Why Care about the Uninsured?

You hear a lot of comments like this one on healthcare:

But the British system is extremely cheap. Uncommonly cheap. Weirdly cheap. About 41 cents for every dollar we spend per capita cheap.

Now it’s definitely true that to an extent the Brits are getting what they pay for here. If you look it up, the research shows that British health care is not especially effective by international standards. That said, the difference is subtle enough that you actually do need to look up the research. It’s not as if people in the UK are just dropping dead of the plague all the time. To the casual observer, it all looks about fine, and the 59 cents on the dollar they’re saving is quite a lot. The fact of the matter is that health care is not an especially important determinant of health outcomes. Genetic predisposition is hugely important, and we can’t do anything about it. The biggest issue is “behavioral patterns” which are hard to change. But even “social circumstances” and “environmental exposure” (which is really a kind of social circumstance) swamp health care as a factor.

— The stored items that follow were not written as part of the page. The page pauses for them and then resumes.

### src/rtl/cmlw_pkg.sv
// Shared constants and types of the command mailbox liveness watchdog.
package cmlw_pkg;

  localparam int unsigned PAYLOAD_BITS = 64;
  localparam int unsigned PAYLOAD_W    = 64;
  localparam int unsigned TIME_W       = 32;
  localparam int unsigned SEQ_W        = 32;
  localparam int unsigned CNT_W        = 32;
  localparam int unsigned NUM_CNT      = 7;
  localparam int unsigned CFG_IDX_W    = 1;
  localparam int unsigned CFG_DATA_W   = 32;

  localparam logic [TIME_W-1:0] SHORT_TIMEOUT_RST = 32'd200;
  localparam logic [TIME_W-1:0] LONG_TIMEOUT_RST  = 32'd1200;

  // Configuration register indexes.
  localparam logic [CFG_IDX_W-1:0] CFG_SHORT = 1'd0;
  localparam logic [CFG_IDX_W-1:0] CFG_LONG  = 1'd1;

  // Event modes.
  localparam logic [2:0] MODE_POST   = 3'd0;
  localparam logic [2:0] MODE_TICK   = 3'd1;
  localparam logic [2:0] MODE_REJECT = 3'd2;
  localparam logic [2:0] MODE_LATCH  = 3'd3;
  localparam logic [2:0] MODE_CLEAR  = 3'd4;
  localparam logic [2:0] MODE_READ   = 3'd5;

  // Link states.
  localparam logic [1:0] ST_IDLE  = 2'd0;
  localparam logic [1:0] ST_FRESH = 2'd1;
  localparam logic [1:0] ST_HOLD  = 2'd2;
  localparam logic [1:0] ST_RELAX = 2'd3;

  // Event counter indexes.
  localparam logic [2:0] CNT_ACC   = 3'd0;
  localparam logic [2:0] CNT_DROP  = 3'd1;
  localparam logic [2:0] CNT_REJ   = 3'd2;
  localparam logic [2:0] CNT_ESTOP = 3'd3;
  localparam logic [2:0] CNT_HOLD  = 3'd4;
  localparam logic [2:0] CNT_RELAX = 3'd5;
  localparam logic [2:0] CNT_TICK  = 3'd6;

  typedef struct packed {
    logic [2:0]           mode;
    logic [TIME_W-1:0]    now_ms;
    logic [SEQ_W-1:0]     in_seq;
    logic [PAYLOAD_W-1:0] in_payload;
    logic                 in_estop;
    logic [2:0]           counter_select;
  } item_t;

  typedef struct packed {
    logic                 post_ok;
    logic [1:0]           link_state;
    logic                 state_changed;
    logic                 out_valid;
    logic [SEQ_W-1:0]     out_seq;
    logic [PAYLOAD_W-1:0] out_payload;
    logic                 out_estop;
    logic [CNT_W-1:0]     counter_value;
    logic [TIME_W-1:0]    age_ms;
  } result_t;

  typedef struct packed {
    logic [TIME_W-1:0] short_timeout_ms;
    logic [TIME_W-1:0] long_timeout_ms;
  } cfg_t;

endpackage

### src/rtl/cmlw_if.sv
// Valid/ready channel interfaces for mailbox events and results.
interface cmlw_in_if;
  logic                               valid;
  logic                               ready;
  logic [2:0]                         mode;
  logic [cmlw_pkg::TIME_W-1:0]        now_ms;
  logic [cmlw_pkg::SEQ_W-1:0]         in_seq;
  logic [cmlw_pkg::PAYLOAD_W-1:0]     in_payload;
  logic                               in_estop;
  logic [2:0]                         counter_select;

  modport source (
    output valid, mode, now_ms, in_seq, in_payload, in_estop, counter_select,
    input  ready
  );
  modport sink (
    input  valid, mode, now_ms, in_seq, in_payload, in_estop, counter_select,
    output ready
  );
endinterface

interface cmlw_out_if;
  logic                               valid;
  logic                               ready;
  logic                               post_ok;
  logic [1:0]                         link_state;
  logic                               state_changed;
  logic                               out_valid;
  logic [cmlw_pkg::SEQ_W-1:0]         out_seq;
  logic [cmlw_pkg::PAYLOAD_W-1:0]     out_payload;
  logic                               out_estop;
  logic [cmlw_pkg::CNT_W-1:0]         counter_value;
  logic [cmlw_pkg::TIME_W-1:0]        age_ms;

  modport source (
    output valid, post_ok, link_state, state_changed, out_valid, out_seq,
           out_payload, out_estop, counter_value, age_ms,
    input  ready
  );
  modport sink (
    input  valid, post_ok, link_state, state_changed, out_valid, out_seq,
           out_payload, out_estop, counter_value, age_ms,
    output ready
  );
endinterface

### src/rtl/command_mailbox_liveness_watchdog.sv
// Top level of the command mailbox liveness watchdog: input register, core and result register.
// Each event transaction is taken into an input register, evaluated against the mailbox state
// by one pass of logic (a serial sequence compare, one age subtract and two timeout compares)
// and written to a result register. The result is presented on the output from that register,
// after the event has passed from the input register through the core into the result register.
// A new transaction is accepted in every cycle, so the sustained rate is one event per clock
// while the result side keeps taking results; a stalled result holds the input register, and
// the input side stalls only when both registers are full. Timeouts may be written through the
// configuration port only while no event is in flight.
module command_mailbox_liveness_watchdog #(
  parameter int unsigned PayloadBits = cmlw_pkg::PAYLOAD_BITS
) (
  input  logic                                clk_i,
  input  logic                                rst_ni,
  cmlw_in_if.sink                             in_i,
  cmlw_out_if.source                          out_o,
  input  logic                                cfg_we_i,
  input  logic [cmlw_pkg::CFG_IDX_W-1:0]      cfg_idx_i,
  input  logic [cmlw_pkg::CFG_DATA_W-1:0]     cfg_data_i
);

  cmlw_pkg::cfg_t    cfg_q;
  cmlw_pkg::item_t   item_q;
  logic              item_valid_q;
  cmlw_pkg::result_t res_d;
  cmlw_pkg::result_t res_q;
  logic              res_valid_q;
  logic              advance;
  logic              in_fire;

  assign advance    = item_valid_q && (!res_valid_q || out_o.ready);
  assign in_i.ready = !item_valid_q || advance;
  assign in_fire    = in_i.valid && in_i.ready;

  always_ff @(posedge clk_i or negedge rst_ni) begin
    if (!rst_ni) begin
      cfg_q.short_timeout_ms <= cmlw_pkg::SHORT_TIMEOUT_RST;
      cfg_q.long_timeout_ms  <= cmlw_pkg::LONG_TIMEOUT_RST;
    end else if (cfg_we_i) begin
      unique case (cfg_idx_i)
        cmlw_pkg::CFG_SHORT: cfg_q.short_timeout_ms <= cfg_data_i;
        cmlw_pkg::CFG_LONG:  cfg_q.long_timeout_ms  <= cfg_data_i;
        default: ;
      endcase
    end
  end

  always_ff @(posedge clk_i or negedge rst_ni) begin
    if (!rst_ni) begin
      item_valid_q <= 1'b0;
      res_valid_q  <= 1'b0;
    end else begin
      item_valid_q <= in_fire || (item_valid_q && !advance);
      if (advance) begin
        res_valid_q <= 1'b1;
      end else if (out_o.ready) begin
        res_valid_q <= 1'b0;
      end
    end
  end

  always_ff @(posedge clk_i) begin
    if (in_fire) begin
      item_q.mode           <= in_i.mode;
      item_q.now_ms         <= in_i.now_ms;
      item_q.in_seq         <= in_i.in_seq;
      item_q.in_payload     <= in_i.in_payload;
      item_q.in_estop       <= in_i.in_estop;
      item_q.counter_select <= in_i.counter_select;
    end
    if (advance) begin
      res_q <= res_d;
    end
  end

  cmlw_core #(
    .PayloadBits (PayloadBits)
  ) u_core (
    .clk_i     (clk_i),
    .rst_ni    (rst_ni),
    .step_en_i (advance),
    .item_i    (item_q),
    .cfg_i     (cfg_q),
    .res_o     (res_d)
  );

  assign out_o.valid         = res_valid_q;
  assign out_o.post_ok       = res_q.post_ok;
  assign out_o.link_state    = res_q.link_state;
  assign out_o.state_changed = res_q.state_changed;
  assign out_o.out_valid     = res_q.out_valid;
  assign out_o.out_seq       = res_q.out_seq;
  assign out_o.out_payload   = res_q.out_payload;
  assign out_o.out_estop     = res_q.out_estop;
  assign out_o.counter_value = res_q.counter_value;
  assign out_o.age_ms        = res_q.age_ms;

`ifndef SYNTHESIS
  a_item_held: assert property (@(posedge clk_i) disable iff (!rst_ni)
    item_valid_q && !advance |=> item_valid_q)
    else $error("pending event dropped from the input register");

  a_result_loaded: assert property (@(posedge clk_i) disable iff (!rst_ni)
    advance |=> res_valid_q)
    else $error("evaluated event produced no result");

  a_no_overrun: assert property (@(posedge clk_i) disable iff (!rst_ni)
    res_valid_q && !out_o.ready |-> !advance)
    else $error("result register overwritten while stalled");
`endif

endmodule

### src/rtl/cmlw_core.sv
// Mailbox slot, estop latch, link state and event counters with the per-event logic.
module cmlw_core #(
  parameter int unsigned PayloadBits = cmlw_pkg::PAYLOAD_BITS
) (
  input  logic            clk_i,
  input  logic            rst_ni,
  input  logic            step_en_i,
  input  cmlw_pkg::item_t item_i,
  input  cmlw_pkg::cfg_t  cfg_i,
  output cmlw_pkg::result_t res_o
);

  logic                           slot_valid_q;
  logic [cmlw_pkg::SEQ_W-1:0]     slot_seq_q;
  logic [cmlw_pkg::TIME_W-1:0]    slot_time_q;
  logic [PayloadBits-1:0]         slot_payload_q;
  logic                           slot_estop_q;
  logic                           estop_q;
  logic [1:0]                     prev_state_q;
  logic [cmlw_pkg::CNT_W-1:0]     cnt_q [cmlw_pkg::NUM_CNT];

  logic [cmlw_pkg::SEQ_W-1:0]     seq_diff;
  logic                           newer;
  logic                           post_accept;
  logic [cmlw_pkg::TIME_W-1:0]    age_pre;
  logic [1:0]                     tick_state;
  logic                           state_change;
  logic [cmlw_pkg::NUM_CNT-1:0]   cnt_inc;
  logic                           is_post;
  logic                           is_tick;
  logic                           latch_req;

  assign is_post = item_i.mode == cmlw_pkg::MODE_POST;
  assign is_tick = item_i.mode == cmlw_pkg::MODE_TICK;
  assign latch_req = item_i.mode == cmlw_pkg::MODE_LATCH && item_i.in_estop;

  // Serial number arithmetic: newer when the forward distance is in 1 .. 2^31-1.
  assign seq_diff    = item_i.in_seq - slot_seq_q;
  assign newer       = (seq_diff != '0) && !seq_diff[cmlw_pkg::SEQ_W-1];
  assign post_accept = !slot_valid_q || newer;
  assign age_pre     = item_i.now_ms - slot_time_q;

  always_comb begin
    if (estop_q) begin
      tick_state = cmlw_pkg::ST_RELAX;
    end else if (!slot_valid_q) begin
      tick_state = cmlw_pkg::ST_IDLE;
    end else if (age_pre <= cfg_i.short_timeout_ms) begin
      tick_state = cmlw_pkg::ST_FRESH;
    end else if (age_pre <= cfg_i.long_timeout_ms) begin
      tick_state = cmlw_pkg::ST_HOLD;
    end else begin
      tick_state = cmlw_pkg::ST_RELAX;
    end
  end

  assign state_change = is_tick && (tick_state != prev_state_q);

  always_comb begin
    cnt_inc = '0;
    cnt_inc[cmlw_pkg::CNT_ACC]   = is_post && post_accept;
    cnt_inc[cmlw_pkg::CNT_DROP]  = is_post && !post_accept;
    cnt_inc[cmlw_pkg::CNT_REJ]   = item_i.mode == cmlw_pkg::MODE_REJECT;
    cnt_inc[cmlw_pkg::CNT_ESTOP] = (is_post && post_accept && item_i.in_estop) || latch_req;
    cnt_inc[cmlw_pkg::CNT_HOLD]  = state_change && tick_state == cmlw_pkg::ST_HOLD;
    cnt_inc[cmlw_pkg::CNT_RELAX] = state_change && tick_state == cmlw_pkg::ST_RELAX;
    cnt_inc[cmlw_pkg::CNT_TICK]  = is_tick;
  end

  always_comb begin
    res_o = '0;
    res_o.post_ok = is_post && post_accept;
    if (is_tick) begin
      res_o.link_state    = tick_state;
      res_o.state_changed = state_change;
      res_o.out_valid     = estop_q || slot_valid_q;
      if (estop_q) begin
        res_o.out_seq   = slot_seq_q;
        res_o.out_estop = 1'b1;
      end else if (slot_valid_q) begin
        res_o.out_seq     = slot_seq_q;
        res_o.out_payload = cmlw_pkg::PAYLOAD_W'(slot_payload_q);
        res_o.out_estop   = slot_estop_q;
      end
    end
    if (item_i.mode == cmlw_pkg::MODE_READ &&
        item_i.counter_select < 3'(cmlw_pkg::NUM_CNT)) begin
      res_o.counter_value = cnt_q[item_i.counter_select];
    end
    // An accepted post sets the arrival time to now, so its age is zero.
    if (is_post && post_accept) begin
      res_o.age_ms = '0;
    end else if (slot_valid_q) begin
      res_o.age_ms = age_pre;
    end else begin
      res_o.age_ms = '1;
    end
  end

  always_ff @(posedge clk_i or negedge rst_ni) begin
    if (!rst_ni) begin
      slot_valid_q <= 1'b0;
      estop_q      <= 1'b0;
      prev_state_q <= cmlw_pkg::ST_IDLE;
      slot_seq_q   <= '0;
      slot_time_q  <= '0;
      slot_estop_q <= 1'b0;
      cnt_q        <= '{default: '0};
    end else if (step_en_i) begin
      if (is_post && post_accept) begin
        slot_valid_q <= 1'b1;
        slot_seq_q   <= item_i.in_seq;
        slot_time_q  <= item_i.now_ms;
        slot_estop_q <= item_i.in_estop;
      end
      if ((is_post && post_accept && item_i.in_estop) || latch_req) begin
        estop_q <= 1'b1;
      end else if (item_i.mode == cmlw_pkg::MODE_CLEAR) begin
        estop_q <= 1'b0;
      end
      if (state_change) begin
        prev_state_q <= tick_state;
      end
      for (int i = 0; i < cmlw_pkg::NUM_CNT; i++) begin
        if (cnt_inc[i]) begin
          cnt_q[i] <= cnt_q[i] + 1'b1;
        end
      end
    end
  end

  // The payload is a data register with its own reset, loaded only by an accepted post.
  always_ff @(posedge clk_i or negedge rst_ni) begin
    if (!rst_ni) begin
      slot_payload_q <= '0;
    end else if (step_en_i && is_post && post_accept) begin
      slot_payload_q <= item_i.in_payload[PayloadBits-1:0];
    end
  end

`ifndef SYNTHESIS
  a_post_fills_slot: assert property (@(posedge clk_i) disable iff (!rst_ni)
    step_en_i && res_o.post_ok |=> slot_valid_q && slot_seq_q == $past(item_i.in_seq))
    else $error("accepted post did not fill the slot");

  a_latch_sets_estop: assert property (@(posedge clk_i) disable iff (!rst_ni)
    step_en_i && latch_req |=> estop_q)
    else $error("estop latch request was lost");

  a_state_tracked: assert property (@(posedge clk_i) disable iff (!rst_ni)
    step_en_i && res_o.state_changed |=> prev_state_q == $past(res_o.link_state))
    else $error("previous state not updated on a state change");

  a_estop_relax: assert property (@(posedge clk_i) disable iff (!rst_ni)
    is_tick && estop_q |-> res_o.link_state == cmlw_pkg::ST_RELAX && res_o.out_payload == '0)
    else $error("latched estop did not force relax with a zeroed command");
`endif

endmodule

### src/flat_wrapper.sv
// flat-port wrapper written by rule: the top's interface ports become plain ports
module command_mailbox_liveness_watchdog_flat 
#(
  parameter int unsigned PayloadBits = cmlw_pkg::PAYLOAD_BITS
)
  (clk_i, rst_ni, cfg_we_i, cfg_idx_i, cfg_data_i, in_i_valid, in_i_mode, in_i_now_ms, in_i_in_seq, in_i_in_payload, in_i_in_estop, in_i_counter_select, in_i_ready, out_o_valid, out_o_post_ok, out_o_link_state, out_o_state_changed, out_o_out_valid, out_o_out_seq, out_o_out_payload, out_o_out_estop, out_o_counter_value, out_o_age_ms, out_o_ready);
  cmlw_in_if in_i_i ();
  cmlw_out_if out_o_i ();
  input  logic clk_i;
  input  logic rst_ni;
  input  logic cfg_we_i;
  input  logic [cmlw_pkg::CFG_IDX_W-1:0] cfg_idx_i;
  input  logic [cmlw_pkg::CFG_DATA_W-1:0] cfg_data_i;
  input wire logic [$bits(in_i_i.valid)-1:0] in_i_valid;
  input wire logic [$bits(in_i_i.mode)-1:0] in_i_mode;
  input wire logic [$bits(in_i_i.now_ms)-1:0] in_i_now_ms;
  input wire logic [$bits(in_i_i.in_seq)-1:0] in_i_in_seq;
  input wire logic [$bits(in_i_i.in_payload)-1:0] in_i_in_payload;
  input wire logic [$bits(in_i_i.in_estop)-1:0] in_i_in_estop;
  input wire logic [$bits(in_i_i.counter_select)-1:0] in_i_counter_select;
  output wire logic [$bits(in_i_i.ready)-1:0] in_i_ready;
  output wire logic [$bits(out_o_i.valid)-1:0] out_o_valid;
  output wire logic [$bits(out_o_i.post_ok)-1:0] out_o_post_ok;
  output wire logic [$bits(out_o_i.link_state)-1:0] out_o_link_state;
  output wire logic [$bits(out_o_i.state_changed)-1:0] out_o_state_changed;
  output wire logic [$bits(out_o_i.out_valid)-1:0] out_o_out_valid;
  output wire logic [$bits(out_o_i.out_seq)-1:0] out_o_out_seq;
  output wire logic [$bits(out_o_i.out_payload)-1:0] out_o_out_payload;
  output wire logic [$bits(out_o_i.out_estop)-1:0] out_o_out_estop;
  output wire logic [$bits(out_o_i.counter_value)-1:0] out_o_counter_value;
  output wire logic [$bits(out_o_i.age_ms)-1:0] out_o_age_ms;
  input wire logic [$bits(out_o_i.ready)-1:0] out_o_ready;
  assign in_i_i.valid = in_i_valid;
  assign in_i_i.mode = in_i_mode;
  assign in_i_i.now_ms = in_i_now_ms;
  assign in_i_i.in_seq = in_i_in_seq;
  assign in_i_i.in_payload = in_i_in_payload;
  assign in_i_i.in_estop = in_i_in_estop;
  assign in_i_i.counter_select = in_i_counter_select;
  assign in_i_ready = in_i_i.ready;
  assign out_o_valid = out_o_i.valid;
  assign out_o_post_ok = out_o_i.post_ok;
  assign out_o_link_state = out_o_i.link_state;
  assign out_o_state_changed = out_o_i.state_changed;
  assign out_o_out_valid = out_o_i.out_valid;
  assign out_o_out_seq = out_o_i.out_seq;
  assign out_o_out_payload = out_o_i.out_payload;
  assign out_o_out_estop = out_o_i.out_estop;
  assign out_o_counter_value = out_o_i.counter_value;
  assign out_o_age_ms = out_o_i.age_ms;
  assign out_o_i.ready = out_o_ready;
  command_mailbox_liveness_watchdog #(.PayloadBits(PayloadBits)) u_core (.clk_i(clk_i), .rst_ni(rst_ni), .in_i(in_i_i), .out_o(out_o_i), .cfg_we_i(cfg_we_i), .cfg_idx_i(cfg_idx_i), .cfg_data_i(cfg_data_i));
endmodule
### config.mk
export PLATFORM = sky130hd
export DESIGN_NAME = command_mailbox_liveness_watchdog_flat
export DESIGN_NICKNAME = d
export VERILOG_FILES = /design/src/rtl/cmlw_pkg.sv /design/src/rtl/cmlw_if.sv /design/src/rtl/command_mailbox_liveness_watchdog.sv /design/src/rtl/cmlw_core.sv /design/src/flat_wrapper.sv
export SDC_FILE = /design/constraint.sdc
export NUM_CORES = 1
export LEC_CHECK = 0
export ABC_AREA = 1
export BUFFER_PORTS_ARGS = -buffer_cell sky130_fd_sc_hd__buf_4
export CAP_MARGIN = 30
export CORE_ASPECT_RATIO = 0.9
export CORE_UTILIZATION = 38
export CTS_CLUSTER_SIZE = 8
export DETAILED_ROUTE_END_ITERATION = 12
export PLACE_DENSITY = 0.62
export RECOVER_POWER = 50
export SYNTH_ARGS = -nofsm -noshare
export SYNTH_HDL_FRONTEND = slang
export SYNTH_SLANG_ARGS = --single-unit
export TNS_END_PERCENT = 1
### constraint.sdc
create_clock -name clk_i -period 5.4 [get_ports clk_i]
set_input_delay 1.62 -clock clk_i [delete_from_list [all_inputs] [get_ports clk_i]]
set_output_delay 1.62 -clock clk_i [all_outputs]
set_load 0.005 [all_outputs]
==> results of run 1 <==
power groups by stage:
stage	clock network (mW)	registers (mW)	logic [mW]
floorplan	0	7.52	4.99
global placement	0	7.61	7.14
detailed placement	0	7.63	7.25
CTS	6.28	7.55	7.31
global route	6.50	7.67	8.39
finish	6.14	7.55	7.31
worst max path at each step:
stage                                         end  slack [ns]  depth (start not counted)
after floorplan                  u_core.item_q[0]        0.48                          4
after global placement    u_core.u_core.cnt_q[85]        0.36                         27
after detailed placement  u_core.u_core.cnt_q[74]        0.27                         26
after CTS                 u_core.u_core.cnt_q[74]        0.23                         26
after global routing      u_core.u_core.cnt_q[84]        0.01                         26
final                     u_core.u_core.cnt_q[93]        0.34                         28
metal layers:
metal / global-route usage / vias to the layer above / routed length (um)
met5: 0 / - / 36
met4: 0.0549 / 6 / 2410
met3: 0.0522 / 145 / 7380
met2: 0.345 / 781 / 49000
met1: 0.304 / 14300 / 50800
li1: - / 15200 / -
sequential cells by signal, indices dropped and copies added, names as in the netlist, 32 cells and up:
signal / count
u_core.item_q: 135
u_core.out_o.age_ms: 32
u_core.out_o.counter_value: 32
u_core.u_core.slot_time_q: 32
u_core.u_core.slot_payload_q: 64
u_core.out_o.out_seq: 32
u_core.u_core.cnt_q: 224
u_core.cfg_q: 64
u_core.out_o.out_payload: 64
u_core.u_core.slot_seq_q: 32
stage by stage:
stage	hold WS (ns)	power, mW	worst slack (ns)	utilization
2_1_floorplan	0.435	12.5	0.478	-
3_3_place_gp	0.439	14.7	0.365	0.425
3_5_place_dp	0.445	14.9	0.266	0.426
4_1_cts	0.447	21.1	0.234	0.457
5_1_grt	0.473	22.6	0.0106	0.455
6_report	0.445	21.0	0.336	0.455
worst min-delay path: stages (launching register included):
cell and delay [ns]:
edfxtp_1 0.31, nand2_1 0.05, o21ai_1 0.07
final cells by class:
type	count	area (um2)
repair buffers	383	2850
well taps	1332	1670
flip-flops and latches	724	19600
fillers	9709	53600
clock buffers	171	2830
multi-input cells	2983	15300
diodes	4	10.0
clock inverters	10	230
inverters	615	2320
cells in the mapped netlist (all sizes together) (7+ instances only):
library cell  instances  area share
a21oi               179       0.024
a31oi                39      0.0064
and2                  8      0.0013
buf                  58       0.010
clkbuf               81      0.0080
dfrtp               416        0.27
dfstp                 7      0.0049
edfxtp              301        0.24
ha                  133       0.044
inv                 613       0.061
nand2              1119        0.11
nand3               141       0.019
nand4                60       0.010
nor2                442       0.045
nor3                104       0.014
nor4                 47      0.0081
o211ai                9      0.0018
o21ai               452       0.060
xnor2                22      0.0051
xor2                206       0.048
cell usage in the layout (no fill, tap or decap), types with 3 or more instances in the layout:
cell type / instances
nand2_2: 7
clkbuf_4: 106
dfrtp_1: 416
xor2_1: 206
clkbuf_1: 106
inv_2: 13
and2_1: 8
nand4_1: 59
dfstp_2: 7
nand2_1: 1111
xnor2_1: 22
a21oi_1: 179
o211ai_1: 9
nor2_2: 10
ha_1: 133
clkinv_16: 5
o21ai_0: 307
clkbuf_16: 102
nor3_1: 99
o21bai_1: 3
diode_2: 4
nor3_2: 5
nor4_2: 3
buf_4: 225
a31oi_1: 38
o22ai_1: 3
nor4_1: 43
buf_12: 6
o21ai_1: 145
edfxtp_1: 301
nand3_1: 139
inv_1: 598
nor2_1: 430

So--the British NHS delivers substandard care, but at a much cheaper price. But, since health services don't actually matter that much for "health", we could just cut all sorts of costs, and spend the rest of the money on various paternalistic method to stop people from injuring themselves.

But if you take this data seriously, it's hard to get worked up over the plight of the uninsured. They don't get access to healthcare; but healthcare doesn't matter anyway, and forcing them to pay for insurance may make them worse off. In fact, there's no reason to stop at British-level care. Britain could probably cut bills by half, and not lose too much in terms of life expectancy. What's the problem with that?

The standard liberal rationale for reform is a little bizarre. On one hand, we need to cover the uninsured, because that's a moral necessity. But we also need to cut costs, because medical spending is wasteful and unhelpful--but then why do we want to give it to everyone?

The right liberal approach, I think, would be to expand the sorts of consumer directed care plans that expose people to the costs of their behavior and help generate prices and markets. The vet care/lasik surgery portion of the healthcare market works fine--if we made the rest of the healthcare system look like that, we could lower costs enough to provide catastrophic care for everyone. This is, by the way, what Milton Friedman has been arguing for decades.